Pasco eSchool is accredited by the SACS-CASI and Advanced ED organizations. It operates on a 180-day school year.

== History ==

=== Creation ===
Pasco eSchool was created by the Pasco County Schools on July 7, 2009, as a virtual alternative school franchise of Florida Virtual School. It was founded for the 2009–2010 school year, with the first student graduating class in 2010. The school was founded by former principal JoAnne Glenn. More than 1,000 students attended the school in its first year. Pasco eSchool first operated at portable classrooms in Mitchell Highschool, in Trinity, Florida and then later moved to offices at the district headquarters in Land O’Lakes.

=== Expansion ===
Pasco eSchool's passing rate in 2011 was the second highest in the state of Florida, with Pasco eSchool students the top performers in the county on the state’s algebra exit exam. In 2012, Pasco eSchool added a K–5 program instead of using contracted third-party systems because of low control over the systems to monitor the elementary students' progress.
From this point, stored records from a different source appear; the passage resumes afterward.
From an optimization exercise on the open Yosys and OpenROAD flow, aimed at small area; shortcuts taken in it are not production practice. Only simulation tests tie the RTL to the original design; equivalence was not proved. Power is estimated from default activity; no workload was simulated.

==> run R: inputs <==
// ws_systolic_top
module ws_systolic_top (
    input  logic                clk,
    input  logic                rst,
    input  sa_pkg::ctl_t        ctl,
    input  logic [4*16-1:0] left_in,      
    input  logic [4*16-1:0] top_in,       
    output logic [4*16-1:0] bottom_out,
    output logic [4*16-1:0] right_out,
    output logic [4*16-1:0] proxy_out,
    output logic [4-1:0] proxy_valid
);
clock: 7.2 ns
lec_check: 0
cap_margin: 20
core_margin: 2
core_utilization: 60
slew_margin: 20
synth_hierarchical: 1
run.sh (not shown) runs the stock make flow with config.mk's settings and CLKGATE_MAP_FILE= SYNTH_SCRIPT=/design/flow/synth_recipe.tcl, a recipe that flattens the netlist after the stock synthesis.
==> inputs of run F, as changes to run R <==
--- a/flow/config.mk
+++ b/flow/config.mk
@@ -5,8 +5,8 @@
 export SDC_FILE = /design/flow/constraint.sdc
 export NUM_CORES = 4
 export LEC_CHECK = 0
 export CAP_MARGIN = 20
 export CORE_MARGIN = 2
-export CORE_UTILIZATION = 60
+export CORE_UTILIZATION = 40
 export SLEW_MARGIN = 20
 export SYNTH_HIERARCHICAL = 1
==> inputs of run Z, as changes to run R <==
--- a/flow/design.v
+++ b/flow/design.v
@@ -27,11 +27,12 @@
 ) (
     input  logic        clk,
     input  logic        rst,
     input  logic        ld,        
     input  logic        mm,        
-    input  logic        g,         
+    input  logic        en,        
+    input  logic        gn,        
     input  logic        left_ok,   
     input  logic [15:0] top_n,     
     input  logic [15:0] left,
     output logic [15:0] sum_n,     
     output logic [15:0] pass,
@@ -41,18 +42,18 @@
     always_ff @(posedge clk) begin
         if (ld) w_n <= top_n;
     end
     ws_mac u_mac (
         .a  (left),
-        .w  (~w_n & {16{g}}),
+        .w  (~(w_n | {16{gn}})),
         .tn (top_n),
         .yn (y_n)
     );
     always_ff @(posedge clk) begin
         if (rst) begin
             sum_n <= '1;
-        end else if (ld || mm) begin
+        end else if (en) begin
             sum_n <= y_n;
         end
     end
     if (LAST_COL) begin : pass_out
         always_ff @(posedge clk) begin
@@ -618,22 +619,22 @@
 module ws_array (
     input  logic                              clk,
     input  logic                              rst,
     input  logic                              ld,
     input  logic                              mm,
-    input  logic [4-1:0]               g,           
+    input  logic                              en,          
+    input  logic [4-1:0]               gn,          
     input  logic                              pass_ok,     
     input  logic [4*16-1:0]      left_in,     
     input  logic [4*16-1:0]      top_in,      
-    input  logic [4*$clog2(4)-1:0] proxy_idx,
+    input  logic [4*4-1:0]      proxy_sel,   
     output logic [4*16-1:0]      bottom_out,
     output logic [4*16-1:0]      right_out,
     output logic [4*16-1:0]      proxy_out,
     output logic [4*4*16-1:0] w_n      
 );
     localparam int W  = 16;
-    localparam int IW = $clog2(4);
     logic [4*4*W-1:0] ver_n;
     logic [4*4*W-1:0] hor;
     genvar r, c;
     generate
         for (r = 0; r < 4; r = r + 1) begin : row_genblk
@@ -655,11 +656,12 @@
                 ) u_pe (
                     .clk     (clk),
                     .rst     (rst),
                     .ld      (ld),
                     .mm      (mm),
-                    .g       (g[c]),
+                    .en      (en),
+                    .gn      (gn[c]),
                     .left_ok (pass_ok),
                     .top_n   (pe_top_n),
                     .left    (pe_left),
                     .sum_n   (ver_n[(r*4 + c)*W +: W]),
                     .pass    (hor[(r*4 + c)*W +: W]),
@@ -672,17 +674,15 @@
         end
         for (r = 0; r < 4; r = r + 1) begin : right_genblk
             assign right_out[r*W +: W] = hor[(r*4 + 4-1)*W +: W];
         end
         for (c = 0; c < 4; c = c + 1) begin : proxy_genblk
-            logic [IW-1:0] sel;
-            logic [W-1:0]  tap_n;
-            assign sel = proxy_idx[c*IW +: IW];
+            logic [W-1:0] tap_n;
             always_comb begin
-                tap_n = '1;
+                tap_n = '0;
                 for (int k = 0; k < 4; k++) begin
-                    if (sel == IW'(k)) tap_n = ver_n[(k*4 + c)*W +: W];
+                    tap_n = tap_n | ({W{proxy_sel[c*4 + k]}} & ver_n[(k*4 + c)*W +: W]);
                 end
             end
             assign proxy_out[c*W +: W] = ~tap_n;
         end
     endgenerate
@@ -695,13 +695,14 @@
     input  sa_pkg::ctl_t                         ctl,
     input  logic [4*16-1:0]         top_in,
     input  logic [4*4*16-1:0] w_n,      
     output logic                                 ld,
     output logic                                 mm,
-    output logic [4-1:0]                  g,         
+    output logic                                 en,        
+    output logic [4-1:0]                  gn,        
     output logic                                 pass_ok,   
-    output logic [4*$clog2(4)-1:0] proxy_idx,
+    output logic [4*4-1:0]         proxy_sel,   
     output logic [4-1:0]                  proxy_valid
 );
     localparam int W  = 16;
     localparam int IW = $clog2(4);
     sa_pkg::proxy_state_e         state_q;
@@ -730,11 +731,12 @@
             wl_q <= wl_d;
             pv_q <= pv_d;
             v_q  <= {pv_d & {(4-1){wl_d}}, wl_d};
         end
     end
-    assign g = {4{ctl.out_select}} & v_q;
+    assign gn = ~({4{ctl.out_select}} & v_q);
+    assign en = ld || mm;
     assign pass_ok = pv_q[4-2];
     assign tracking = (state_q == sa_pkg::PROXY_TBD) && ld;
     always_ff @(posedge clk) begin
         if (rst) begin
             state_q   <= sa_pkg::PROXY_TBD;
@@ -759,24 +761,21 @@
             endcase
         end
     end
     for (genvar c = 0; c < 4; c++) begin : cmp_genblk
         logic [IW-1:0] cur;      
-        logic [W-1:0]  min_n;    
+        logic [W-1:0]  mn;       
         logic [W:0]    lt;       
         logic [W-1:0]  t;
         assign cur = idx_q[c*IW +: IW] + ~row_cnt_q;
         assign t   = top_in[c*W +: W];
-        always_comb begin
-            min_n = '1;
-            for (int r = 0; r < 4; r++) begin
-                if (cur == IW'(r)) min_n = w_n[(r*4 + c)*W +: W];
-            end
-        end
+        assign mn = ~(({W{cur == IW'(0)}} & w_n[(0*4 + c)*W +: W]) |
+                      ({W{cur == IW'(1)}} & w_n[(1*4 + c)*W +: W]) |
+                      ({W{cur == IW'(2)}} & w_n[(2*4 + c)*W +: W]));
         assign lt[0] = 1'b0;
         for (genvar k = 0; k < W; k++) begin : lt_genblk
-            assign lt[k+1] = (!t[k] && !min_n[k]) || (!t[k] && lt[k]) || (!min_n[k] && lt[k]);
+            assign lt[k+1] = (!t[k] && mn[k]) || (!t[k] && lt[k]) || (mn[k] && lt[k]);
         end
         assign take_min[c] = tracking && (!found_q || lt[W]);
     end
     always_ff @(posedge clk) begin
         if (rst) begin
@@ -787,11 +786,17 @@
                     idx_q[c*IW +: IW] <= row_cnt_q;
                 end
             end
         end
     end
-    assign proxy_idx = idx_q;
+    always_comb begin
+        for (int c = 0; c < 4; c++) begin
+            for (int r = 0; r < 4; r++) begin
+                proxy_sel[c*4 + r] = (idx_q[c*IW +: IW] == IW'(r));
+            end
+        end
+    end
     always_comb begin
         for (int c = 0; c < 4; c++) begin
             proxy_valid[c] = (state_q == sa_pkg::PROXY_SET) && found_q;
         end
     end
@@ -808,37 +813,40 @@
     output logic [4*16-1:0] right_out,
     output logic [4*16-1:0] proxy_out,
     output logic [4-1:0] proxy_valid
 );
     logic                   ld, mm;      
-    logic [4-1:0]    g;
+    logic                   en;
+    logic [4-1:0]    gn;
     logic                   pass_ok;
     logic [4*4*16-1:0] w_n;
-    logic [4*$clog2(4)-1:0] proxy_idx;
+    logic [4*4-1:0] proxy_sel;
     array_control u_ctrl (
         .clk         (clk),
         .rst         (rst),
         .ctl         (ctl),
         .top_in      (top_in),
         .w_n         (w_n),
         .ld          (ld),
         .mm          (mm),
-        .g           (g),
+        .en          (en),
+        .gn          (gn),
         .pass_ok     (pass_ok),
-        .proxy_idx   (proxy_idx),
+        .proxy_sel   (proxy_sel),
         .proxy_valid (proxy_valid)
     );
     ws_array u_array (
         .clk        (clk),
         .rst        (rst),
         .ld         (ld),
         .mm         (mm),
-        .g          (g),
+        .en         (en),
+        .gn         (gn),
         .pass_ok    (pass_ok),
         .left_in    (left_in),
         .top_in     (top_in),
-        .proxy_idx  (proxy_idx),
+        .proxy_sel  (proxy_sel),
         .bottom_out (bottom_out),
         .right_out  (right_out),
         .proxy_out  (proxy_out),
         .w_n        (w_n)
     );
--- a/flow/config.mk
+++ b/flow/config.mk
@@ -5,8 +5,9 @@
 export SDC_FILE = /design/flow/constraint.sdc
 export NUM_CORES = 4
 export LEC_CHECK = 0
 export CAP_MARGIN = 20
 export CORE_MARGIN = 2
-export CORE_UTILIZATION = 60
+export CORE_UTILIZATION = 50
+export GPL_TIMING_DRIVEN = 0
 export SLEW_MARGIN = 20
 export SYNTH_HIERARCHICAL = 1
==> qor summary <==
                                                                       run R                    run F                     run Z
Post-layout total power                                            12,720 uW                12,980 uW                 14,370 uW
Area share of the largest cell type after synthesis                   0.3588                   0.3588                    0.3624
Leak pwr                                                          0.03251 uW               0.03275 uW                0.03079 uW
Setup repair after global routing missed its margin                       no                       no                       yes
Footprint of the multi-input gates                               0.06277 mm2              0.06275 mm2               0.06230 mm2
Power consumed by the clock network                                  5040 uW                  5230 uW                   5350 uW
M3 GR Usage                                                          0.09315                  0.06654                   0.04542
Count of fill cells added during filler insertion                     11,400                   20,800                    15,520
Synth Area in Compound Gates                                         0.03344                  0.03344                   0.06829
GR Util met1                                                          0.5320                   0.3513                    0.4004
Fraction of area in registers                                         0.1981                   0.1950                    0.2049
Slew @ Worst Pin                                                    1.061 ns                 1.002 ns                 0.9274 ns
Global-route wire length before repair                            451,800 um               467,900 um                418,800 um
Highest attainable clock frequency                                0.1430 GHz               0.1441 GHz                0.1383 GHz
Post-route worst hold slack                                        0.4675 ns                0.4660 ns                 0.4685 ns
Run status                                           complete, no violations  complete, no violations  finished with violations
Reasons for failing layout checks                                          -                        -              setup timing
Fin crit share                                                        0.9713                   0.9640                     1.004
Multiplexer fraction of the synthesized cell area                    0.03431                  0.03431                  0.009216

port drivers added, routing unchanged:
No port has a modelled driver above. Below, the same layouts with a new extraction and two added sets of constraints. Step 1, drivers: a clkbuf_16 drives clk and a buf_2 each remaining input, both assumed. Step 2 also shifts input and output timing later by t, the mid clock arrival at the registers, as if the neighbouring blocks saw the same clock. Three values: ideal ports, drivers, drivers and shift; two values: the first two.
run	t (ns)	setup WS [ns]	worst setup path at the end
run R	0.794	0.207 / 0.268 / -0.526	input to register
run F	0.838	0.260 / 0.330 / -0.508	input to register
run Z	0.819	-0.032 / 0.033 / -0.785	input to register
With both steps, setup timing fails in run R and run F, where it was met with ideal ports. The setup slack of run F, which loses most, moves by +0.070 ns with the drivers and by -0.768 ns with both steps.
Pasco eSchool first hired two elementary teachers, expanding the school's staff, and creating its own elementary curriculum.

By 2014, Pasco eSchool had become one of Florida's largest online schools, with some teachers having over 500 students during the school year.

=== COVID–19 pandemic ===
Pasco eSchool, like other virtual schools, was one of the alternate schools for students instead of brick-and-mortar schools during the COVID-19 pandemic in the United States. The school was one of three school options (including mySchool Online, and brick and mortar) that the school district provided for students during the time period. In 2021, it was one of two options without mySchool Online.

Student enrollment increased by 2,807 students in 2020, and by 2021, about 3% of all children in the school district were enrolled in Pasco eSchool.

=== Former campus ===
Pasco eSchool was based in a fringe rural setting, on the campus of Crews Lake Middle School in Spring Hill, Florida. The virtual school relocated to the newly built Angeline Academy of Innovation in 2023.

=== Past closure risk ===
In 2022, a proposal by politician Randy Fine was made to remove all Florida Virtual School district franchises, including Pasco eSchool, questioning their affordably to run. It was contradicted by former Pasco eSchool principal JoAnne Glenn, stating that districts would have had to offer fewer courses, would raise the cost per student, and enroll students in the larger, statewide program.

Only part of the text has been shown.